START Data provided

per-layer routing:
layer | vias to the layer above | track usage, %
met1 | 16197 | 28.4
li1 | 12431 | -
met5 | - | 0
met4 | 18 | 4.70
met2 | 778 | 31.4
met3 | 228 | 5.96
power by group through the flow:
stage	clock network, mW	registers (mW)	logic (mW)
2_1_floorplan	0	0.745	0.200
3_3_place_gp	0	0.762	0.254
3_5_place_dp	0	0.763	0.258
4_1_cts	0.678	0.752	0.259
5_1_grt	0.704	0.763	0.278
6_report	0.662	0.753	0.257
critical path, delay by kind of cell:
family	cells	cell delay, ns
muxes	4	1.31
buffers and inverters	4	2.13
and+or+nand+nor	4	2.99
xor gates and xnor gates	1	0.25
`config.mk`:
```
export PLATFORM = sky130hd
export DESIGN_NAME = cv32e40p_tmr_fault_monitor_flat
export DESIGN_NICKNAME = d
export VERILOG_FILES = /design/src/rtl/cv32e40p_tmr_fault_monitor_if.sv /design/src/rtl/cv32e40p_tmr_fault_monitor.sv /design/src/flat_wrapper.sv
export SDC_FILE = /design/constraint.sdc
export NUM_CORES = 1
export LEC_CHECK = 0
export ABC_AREA = 1
export BUFFER_PORTS_ARGS = -buffer_cell sky130_fd_sc_hd__buf_2
export CAP_MARGIN = 5
export CORE_ASPECT_RATIO = 0.5
export CORE_MARGIN = 10
export CORE_UTILIZATION = 40
export DETAILED_ROUTE_END_ITERATION = 10
export PLACE_DENSITY = 0.59
export SLEW_MARGIN = 20
export SYNTH_ARGS = -nofsm -noshare
export SYNTH_HDL_FRONTEND = slang
export SYNTH_SLANG_ARGS = --single-unit
```
`constraint.sdc`:
```
create_clock -name clk -period 7 [get_ports clk]
set_input_delay 0.7 -clock clk [delete_from_list [all_inputs] [get_ports clk]]
set_output_delay 0.7 -clock clk [all_outputs]
set_load 0.02 [all_outputs]
```
`src/rtl/cv32e40p_tmr_fault_monitor_if.sv`:
```
// Bundle of the replica inputs and the voted/fault-report outputs of the TMR fault monitor.
interface cv32e40p_tmr_fault_monitor_if #(
    parameter int unsigned WIDTH = 32
);
    logic             valid_i;
    logic [WIDTH-1:0] rep0_i;
    logic [WIDTH-1:0] rep1_i;
    logic [WIDTH-1:0] rep2_i;
    logic             clear_i;
    logic [WIDTH-1:0] out_o;
    logic             valid_o;
    logic             err_detected_o;
    logic [2:0]       err_replica_o;
    logic             uncorrectable_o;
    logic [2:0]       replica_failed_o;
    logic [15:0]      err_cnt_o;

    modport master (
        output valid_i, rep0_i, rep1_i, rep2_i, clear_i,
        input  out_o, valid_o, err_detected_o, err_replica_o, uncorrectable_o,
               replica_failed_o, err_cnt_o
    );

    modport slave (
        input  valid_i, rep0_i, rep1_i, rep2_i, clear_i,
        output out_o, valid_o, err_detected_o, err_replica_o, uncorrectable_o,
               replica_failed_o, err_cnt_o
    );
endinterface

```
`src/rtl/cv32e40p_tmr_fault_monitor.sv`:
```
// TMR voter with per-replica health tracking and degraded duplex/simplex fallback.
// Define CV32E40P_TMR_ERR_CNT_EN to build the saturating 16-bit error counter.
module cv32e40p_tmr_fault_monitor #(
    parameter int unsigned WIDTH          = 32,
    parameter int unsigned PERM_THRESHOLD = 4
) (
    input logic                         clk,
    input logic                         rst_n,
    cv32e40p_tmr_fault_monitor_if.slave bus
);
    typedef enum logic [1:0] {StHealthy, StSuspect, StFailed} rep_state_e;

    rep_state_e       state_q [3];
    logic [3:0]       cnt_q   [3];
    logic [WIDTH-1:0] out_q;
    logic             valid_q;
    logic             det_q;
    logic [2:0]       rep_q;
    logic             unc_q;

    logic [2:0]       failed;
    logic [1:0]       nfail;
    logic [WIDTH-1:0] voted;
    logic [WIDTH-1:0] first_active;
    logic             duplex_diff;
    logic [2:0]       mism;
    logic [WIDTH-1:0] sel_out;
    logic             unc_c;
    logic             advance;

    always_comb begin
        for (int k = 0; k < 3; k++) begin
            failed[k] = (state_q[k] == StFailed);
        end
        nfail = {1'b0, failed[0]} + {1'b0, failed[1]} + {1'b0, failed[2]};
        voted = (bus.rep0_i & bus.rep1_i) | (bus.rep0_i & bus.rep2_i) |
                (bus.rep1_i & bus.rep2_i);

        if (!failed[0])      first_active = bus.rep0_i;
        else if (!failed[1]) first_active = bus.rep1_i;
        else if (!failed[2]) first_active = bus.rep2_i;
        else                 first_active = bus.rep0_i;

        // Only meaningful in duplex mode: compare the two surviving replicas.
        if (failed[0])      duplex_diff = (bus.rep1_i != bus.rep2_i);
        else if (failed[1]) duplex_diff = (bus.rep0_i != bus.rep2_i);
        else                duplex_diff = (bus.rep0_i != bus.rep1_i);

        mism    = 3'b000;
        sel_out = first_active;
        unc_c   = 1'b1;
        unique case (nfail)
            2'd0: begin
                mism    = {bus.rep2_i != voted, bus.rep1_i != voted, bus.rep0_i != voted};
                sel_out = voted;
                unc_c   = (mism[0] & mism[1]) | (mism[0] & mism[2]) | (mism[1] & mism[2]);
            end
            2'd1: begin
                mism  = duplex_diff ? ~failed : 3'b000;
                unc_c = duplex_diff;
            end
            default: ;
        endcase
        advance = bus.valid_i && (nfail < 2'd2);
    end

    always_ff @(posedge clk) begin
        if (!rst_n) begin
            out_q   <= '0;
            valid_q <= 1'b0;
            det_q   <= 1'b0;
            rep_q   <= 3'b000;
            unc_q   <= 1'b0;
            for (int k = 0; k < 3; k++) begin
                state_q[k] <= StHealthy;
                cnt_q[k]   <= 4'd0;
            end
        end else begin
            valid_q <= bus.valid_i;
            if (bus.valid_i) begin
                out_q <= sel_out;
                det_q <= |mism;
                rep_q <= mism;
                unc_q <= unc_c;
            end else begin
                det_q <= 1'b0;
                rep_q <= 3'b000;
                unc_q <= 1'b0;
            end
            for (int k = 0; k < 3; k++) begin
                if (bus.clear_i) begin
                    state_q[k] <= StHealthy;
                    cnt_q[k]   <= 4'd0;
                end else if (advance) begin
                    case (state_q[k])
                        StHealthy: begin
                            if (mism[k]) begin
                                state_q[k] <= StSuspect;
                                cnt_q[k]   <= 4'd1;
                            end
                        end
                        StSuspect: begin
                            if (mism[k]) begin
                                cnt_q[k] <= cnt_q[k] + 4'd1;
                                if (cnt_q[k] + 4'd1 == 4'(PERM_THRESHOLD)) begin
                                    state_q[k] <= StFailed;
                                end
                            end else begin
                                state_q[k] <= StHealthy;
                                cnt_q[k]   <= 4'd0;
                            end
                        end
                        default: ;
                    endcase
                end
            end
        end
    end

`ifdef CV32E40P_TMR_ERR_CNT_EN
    logic [15:0] err_cnt_q;

    // Counts alongside err_detected_o so the value already includes the flagged sample.
    always_ff @(posedge clk) begin
        if (!rst_n || bus.clear_i) begin
            err_cnt_q <= 16'd0;
        end else if (bus.valid_i && (|mism) && (err_cnt_q != 16'hFFFF)) begin
            err_cnt_q <= err_cnt_q + 16'd1;
        end
    end

    assign bus.err_cnt_o = err_cnt_q;
`else
    assign bus.err_cnt_o = 16'd0;
`endif

    assign bus.out_o            = out_q;
    assign bus.valid_o          = valid_q;
    assign bus.err_detected_o   = det_q;
    assign bus.err_replica_o    = rep_q;
    assign bus.uncorrectable_o  = unc_q;
    assign bus.replica_failed_o = {state_q[2] == StFailed, state_q[1] == StFailed,
                                   state_q[0] == StFailed};
endmodule
```
`src/flat_wrapper.sv`:
```
// flat-port wrapper written by rule: the top's interface ports become plain ports
module cv32e40p_tmr_fault_monitor_flat 
#(
    parameter int unsigned WIDTH          = 32,
    parameter int unsigned PERM_THRESHOLD = 4
)
  (clk, rst_n, bus_valid_i, bus_rep0_i, bus_rep1_i, bus_rep2_i, bus_clear_i, bus_out_o, bus_valid_o, bus_err_detected_o, bus_err_replica_o, bus_uncorrectable_o, bus_replica_failed_o, bus_err_cnt_o);
  cv32e40p_tmr_fault_monitor_if #(.WIDTH(WIDTH)) bus_i ();
  input logic clk;
  input logic rst_n;
  input wire logic [$bits(bus_i.valid_i)-1:0] bus_valid_i;
  input wire logic [$bits(bus_i.rep0_i)-1:0] bus_rep0_i;
  input wire logic [$bits(bus_i.rep1_i)-1:0] bus_rep1_i;
  input wire logic [$bits(bus_i.rep2_i)-1:0] bus_rep2_i;
  input wire logic [$bits(bus_i.clear_i)-1:0] bus_clear_i;
  output wire logic [$bits(bus_i.out_o)-1:0] bus_out_o;
  output wire logic [$bits(bus_i.valid_o)-1:0] bus_valid_o;
  output wire logic [$bits(bus_i.err_detected_o)-1:0] bus_err_detected_o;
  output wire logic [$bits(bus_i.err_replica_o)-1:0] bus_err_replica_o;
  output wire logic [$bits(bus_i.uncorrectable_o)-1:0] bus_uncorrectable_o;
  output wire logic [$bits(bus_i.replica_failed_o)-1:0] bus_replica_failed_o;
  output wire logic [$bits(bus_i.err_cnt_o)-1:0] bus_err_cnt_o;
  assign bus_i.valid_i = bus_valid_i;
  assign bus_i.rep0_i = bus_rep0_i;
  assign bus_i.rep1_i = bus_rep1_i;
  assign bus_i.rep2_i = bus_rep2_i;
  assign bus_i.clear_i = bus_clear_i;
  assign bus_out_o = bus_i.out_o;
  assign bus_valid_o = bus_i.valid_o;
  assign bus_err_detected_o = bus_i.err_detected_o;
  assign bus_err_replica_o = bus_i.err_replica_o;
  assign bus_uncorrectable_o = bus_i.uncorrectable_o;
  assign bus_replica_failed_o = bus_i.replica_failed_o;
  assign bus_err_cnt_o = bus_i.err_cnt_o;
  cv32e40p_tmr_fault_monitor #(.WIDTH(WIDTH), .PERM_THRESHOLD(PERM_THRESHOLD)) u_core (.clk(clk), .rst_n(rst_n), .bus(bus_i));
endmodule
```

END Data provided

§ **Description of the task**:
For each line of the data that includes the word "StSuspect", return a copy of it.

§ **Solution to the exercise**:
    typedef enum logic [1:0] {StHealthy, StSuspect, StFailed} rep_state_e;
                                state_q[k] <= StSuspect;
                        StSuspect: begin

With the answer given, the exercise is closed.